Repeat every entry below exactly.

Start of Source information

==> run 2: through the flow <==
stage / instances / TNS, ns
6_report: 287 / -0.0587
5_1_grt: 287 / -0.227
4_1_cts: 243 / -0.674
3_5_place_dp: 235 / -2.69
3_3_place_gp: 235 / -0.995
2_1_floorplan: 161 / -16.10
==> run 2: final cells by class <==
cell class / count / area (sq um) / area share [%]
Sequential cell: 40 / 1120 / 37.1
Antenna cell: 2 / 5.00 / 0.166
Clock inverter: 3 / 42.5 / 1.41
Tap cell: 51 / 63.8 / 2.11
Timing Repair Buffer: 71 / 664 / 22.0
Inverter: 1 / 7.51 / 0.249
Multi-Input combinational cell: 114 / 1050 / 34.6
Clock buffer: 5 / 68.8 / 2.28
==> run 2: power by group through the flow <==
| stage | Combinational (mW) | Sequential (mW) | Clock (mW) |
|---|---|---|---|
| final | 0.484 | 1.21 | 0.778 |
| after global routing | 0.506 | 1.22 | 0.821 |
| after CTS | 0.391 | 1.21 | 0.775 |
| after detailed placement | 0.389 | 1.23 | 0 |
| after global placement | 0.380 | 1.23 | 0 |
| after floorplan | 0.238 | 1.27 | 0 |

End of Source information

# [Answer to this problem]
==> run 2: through the flow <==
stage / instances / TNS, ns
6_report: 287 / -0.0587
5_1_grt: 287 / -0.227
4_1_cts: 243 / -0.674
3_5_place_dp: 235 / -2.69
3_3_place_gp: 235 / -0.995
2_1_floorplan: 161 / -16.10
==> run 2: final cells by class <==
cell class / count / area (sq um) / area share [%]
Sequential cell: 40 / 1120 / 37.1
Antenna cell: 2 / 5.00 / 0.166
Clock inverter: 3 / 42.5 / 1.41
Tap cell: 51 / 63.8 / 2.11
Timing Repair Buffer: 71 / 664 / 22.0
Inverter: 1 / 7.51 / 0.249
Multi-Input combinational cell: 114 / 1050 / 34.6
Clock buffer: 5 / 68.8 / 2.28
==> run 2: power by group through the flow <==
| stage | Combinational (mW) | Sequential (mW) | Clock (mW) |
|---|---|---|---|
| final | 0.484 | 1.21 | 0.778 |
| after global routing | 0.506 | 1.22 | 0.821 |
| after CTS | 0.391 | 1.21 | 0.775 |
| after detailed placement | 0.389 | 1.23 | 0 |
| after global placement | 0.380 | 1.23 | 0 |
| after floorplan | 0.238 | 1.27 | 0 |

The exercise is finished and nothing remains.